Could you print each of the records below exactly?

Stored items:
>>>>>
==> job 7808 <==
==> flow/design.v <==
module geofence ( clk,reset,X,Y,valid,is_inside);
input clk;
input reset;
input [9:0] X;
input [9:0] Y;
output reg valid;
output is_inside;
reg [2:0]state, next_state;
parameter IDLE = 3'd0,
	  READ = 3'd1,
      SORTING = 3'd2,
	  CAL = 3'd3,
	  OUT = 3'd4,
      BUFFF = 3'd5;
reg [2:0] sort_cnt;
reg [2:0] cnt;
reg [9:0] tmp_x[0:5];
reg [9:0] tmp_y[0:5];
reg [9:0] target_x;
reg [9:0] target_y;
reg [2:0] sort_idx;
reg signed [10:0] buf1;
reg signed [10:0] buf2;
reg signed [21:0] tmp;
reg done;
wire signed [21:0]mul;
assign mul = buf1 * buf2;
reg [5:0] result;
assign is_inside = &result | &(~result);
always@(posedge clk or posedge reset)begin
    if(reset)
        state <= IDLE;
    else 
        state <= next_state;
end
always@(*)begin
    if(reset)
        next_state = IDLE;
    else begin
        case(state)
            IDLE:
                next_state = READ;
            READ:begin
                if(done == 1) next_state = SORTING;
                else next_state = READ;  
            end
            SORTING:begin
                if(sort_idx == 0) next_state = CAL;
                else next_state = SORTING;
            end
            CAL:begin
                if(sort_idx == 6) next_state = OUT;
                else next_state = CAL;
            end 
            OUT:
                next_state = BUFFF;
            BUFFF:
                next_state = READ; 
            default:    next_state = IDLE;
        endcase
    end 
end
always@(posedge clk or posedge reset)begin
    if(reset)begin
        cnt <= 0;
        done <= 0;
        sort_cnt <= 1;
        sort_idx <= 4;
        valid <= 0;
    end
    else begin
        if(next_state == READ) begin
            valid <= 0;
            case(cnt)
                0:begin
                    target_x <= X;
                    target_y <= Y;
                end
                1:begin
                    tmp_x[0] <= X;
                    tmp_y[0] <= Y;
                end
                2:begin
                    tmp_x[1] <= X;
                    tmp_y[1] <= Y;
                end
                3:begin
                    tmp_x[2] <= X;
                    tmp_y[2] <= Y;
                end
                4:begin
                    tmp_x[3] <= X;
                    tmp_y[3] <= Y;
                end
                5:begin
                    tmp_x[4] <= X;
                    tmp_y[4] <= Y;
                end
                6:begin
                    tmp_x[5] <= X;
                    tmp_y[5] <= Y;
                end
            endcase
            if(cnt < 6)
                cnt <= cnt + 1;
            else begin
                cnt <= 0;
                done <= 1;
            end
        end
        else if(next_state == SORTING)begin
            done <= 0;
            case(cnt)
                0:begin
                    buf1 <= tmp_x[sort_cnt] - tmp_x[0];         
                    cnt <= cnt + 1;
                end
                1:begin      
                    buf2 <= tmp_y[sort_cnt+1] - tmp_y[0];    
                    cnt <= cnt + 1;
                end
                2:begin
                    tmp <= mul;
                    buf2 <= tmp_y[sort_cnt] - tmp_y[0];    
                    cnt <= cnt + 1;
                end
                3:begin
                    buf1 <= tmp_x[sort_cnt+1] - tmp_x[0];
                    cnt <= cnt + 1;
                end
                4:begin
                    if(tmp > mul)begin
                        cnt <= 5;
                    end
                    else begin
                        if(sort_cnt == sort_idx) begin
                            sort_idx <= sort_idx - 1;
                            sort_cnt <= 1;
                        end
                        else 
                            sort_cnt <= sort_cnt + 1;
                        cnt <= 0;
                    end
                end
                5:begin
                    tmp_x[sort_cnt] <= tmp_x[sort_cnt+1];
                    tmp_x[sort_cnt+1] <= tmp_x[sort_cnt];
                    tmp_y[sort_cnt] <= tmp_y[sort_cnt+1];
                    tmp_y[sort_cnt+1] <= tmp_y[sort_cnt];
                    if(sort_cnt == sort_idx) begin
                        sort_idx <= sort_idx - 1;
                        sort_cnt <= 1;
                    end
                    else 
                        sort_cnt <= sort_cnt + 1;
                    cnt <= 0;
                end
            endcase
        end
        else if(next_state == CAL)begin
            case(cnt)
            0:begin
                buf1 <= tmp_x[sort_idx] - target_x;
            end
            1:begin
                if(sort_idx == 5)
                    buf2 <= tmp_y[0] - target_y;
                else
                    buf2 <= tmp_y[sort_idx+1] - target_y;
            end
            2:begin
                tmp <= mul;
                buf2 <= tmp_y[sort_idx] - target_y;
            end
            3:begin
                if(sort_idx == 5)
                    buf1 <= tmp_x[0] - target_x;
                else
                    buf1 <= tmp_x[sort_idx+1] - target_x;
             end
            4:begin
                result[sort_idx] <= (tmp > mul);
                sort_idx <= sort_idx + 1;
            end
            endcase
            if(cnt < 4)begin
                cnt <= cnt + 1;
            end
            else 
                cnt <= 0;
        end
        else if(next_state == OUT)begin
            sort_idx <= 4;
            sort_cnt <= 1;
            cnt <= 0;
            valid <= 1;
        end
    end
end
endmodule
<<<<<
Solution for this exercise:
==> job 7808 <==
==> flow/design.v <==
module geofence ( clk,reset,X,Y,valid,is_inside);
input clk;
input reset;
input [9:0] X;
input [9:0] Y;
output reg valid;
output is_inside;
reg [2:0]state, next_state;
parameter IDLE = 3'd0,
	  READ = 3'd1,
      SORTING = 3'd2,
	  CAL = 3'd3,
	  OUT = 3'd4,
      BUFFF = 3'd5;
reg [2:0] sort_cnt;
reg [2:0] cnt;
reg [9:0] tmp_x[0:5];
reg [9:0] tmp_y[0:5];
reg [9:0] target_x;
reg [9:0] target_y;
reg [2:0] sort_idx;
reg signed [10:0] buf1;
reg signed [10:0] buf2;
reg signed [21:0] tmp;
reg done;
wire signed [21:0]mul;
assign mul = buf1 * buf2;
reg [5:0] result;
assign is_inside = &result | &(~result);
always@(posedge clk or posedge reset)begin
    if(reset)
        state <= IDLE;
    else 
        state <= next_state;
end
always@(*)begin
    if(reset)
        next_state = IDLE;
    else begin
        case(state)
            IDLE:
                next_state = READ;
            READ:begin
                if(done == 1) next_state = SORTING;
                else next_state = READ;  
            end
            SORTING:begin
                if(sort_idx == 0) next_state = CAL;
                else next_state = SORTING;
            end
            CAL:begin
                if(sort_idx == 6) next_state = OUT;
                else next_state = CAL;
            end 
            OUT:
                next_state = BUFFF;
            BUFFF:
                next_state = READ; 
            default:    next_state = IDLE;
        endcase
    end 
end
always@(posedge clk or posedge reset)begin
    if(reset)begin
        cnt <= 0;
        done <= 0;
        sort_cnt <= 1;
        sort_idx <= 4;
        valid <= 0;
    end
    else begin
        if(next_state == READ) begin
            valid <= 0;
            case(cnt)
                0:begin
                    target_x <= X;
                    target_y <= Y;
                end
                1:begin
                    tmp_x[0] <= X;
                    tmp_y[0] <= Y;
                end
                2:begin
                    tmp_x[1] <= X;
                    tmp_y[1] <= Y;
                end
                3:begin
                    tmp_x[2] <= X;
                    tmp_y[2] <= Y;
                end
                4:begin
                    tmp_x[3] <= X;
                    tmp_y[3] <= Y;
                end
                5:begin
                    tmp_x[4] <= X;
                    tmp_y[4] <= Y;
                end
                6:begin
                    tmp_x[5] <= X;
                    tmp_y[5] <= Y;
                end
            endcase
            if(cnt < 6)
                cnt <= cnt + 1;
            else begin
                cnt <= 0;
                done <= 1;
            end
        end
        else if(next_state == SORTING)begin
            done <= 0;
            case(cnt)
                0:begin
                    buf1 <= tmp_x[sort_cnt] - tmp_x[0];         
                    cnt <= cnt + 1;
                end
                1:begin      
                    buf2 <= tmp_y[sort_cnt+1] - tmp_y[0];    
                    cnt <= cnt + 1;
                end
                2:begin
                    tmp <= mul;
                    buf2 <= tmp_y[sort_cnt] - tmp_y[0];    
                    cnt <= cnt + 1;
                end
                3:begin
                    buf1 <= tmp_x[sort_cnt+1] - tmp_x[0];
                    cnt <= cnt + 1;
                end
                4:begin
                    if(tmp > mul)begin
                        cnt <= 5;
                    end
                    else begin
                        if(sort_cnt == sort_idx) begin
                            sort_idx <= sort_idx - 1;
                            sort_cnt <= 1;
                        end
                        else 
                            sort_cnt <= sort_cnt + 1;
                        cnt <= 0;
                    end
                end
                5:begin
                    tmp_x[sort_cnt] <= tmp_x[sort_cnt+1];
                    tmp_x[sort_cnt+1] <= tmp_x[sort_cnt];
                    tmp_y[sort_cnt] <= tmp_y[sort_cnt+1];
                    tmp_y[sort_cnt+1] <= tmp_y[sort_cnt];
                    if(sort_cnt == sort_idx) begin
                        sort_idx <= sort_idx - 1;
                        sort_cnt <= 1;
                    end
                    else 
                        sort_cnt <= sort_cnt + 1;
                    cnt <= 0;
                end
            endcase
        end
        else if(next_state == CAL)begin
            case(cnt)
            0:begin
                buf1 <= tmp_x[sort_idx] - target_x;
            end
            1:begin
                if(sort_idx == 5)
                    buf2 <= tmp_y[0] - target_y;
                else
                    buf2 <= tmp_y[sort_idx+1] - target_y;
            end
            2:begin
                tmp <= mul;
                buf2 <= tmp_y[sort_idx] - target_y;
            end
            3:begin
                if(sort_idx == 5)
                    buf1 <= tmp_x[0] - target_x;
                else
                    buf1 <= tmp_x[sort_idx+1] - target_x;
             end
            4:begin
                result[sort_idx] <= (tmp > mul);
                sort_idx <= sort_idx + 1;
            end
            endcase
            if(cnt < 4)begin
                cnt <= cnt + 1;
            end
            else 
                cnt <= 0;
        end
        else if(next_state == OUT)begin
            sort_idx <= 4;
            sort_cnt <= 1;
            cnt <= 0;
            valid <= 1;
        end
    end
end
endmodule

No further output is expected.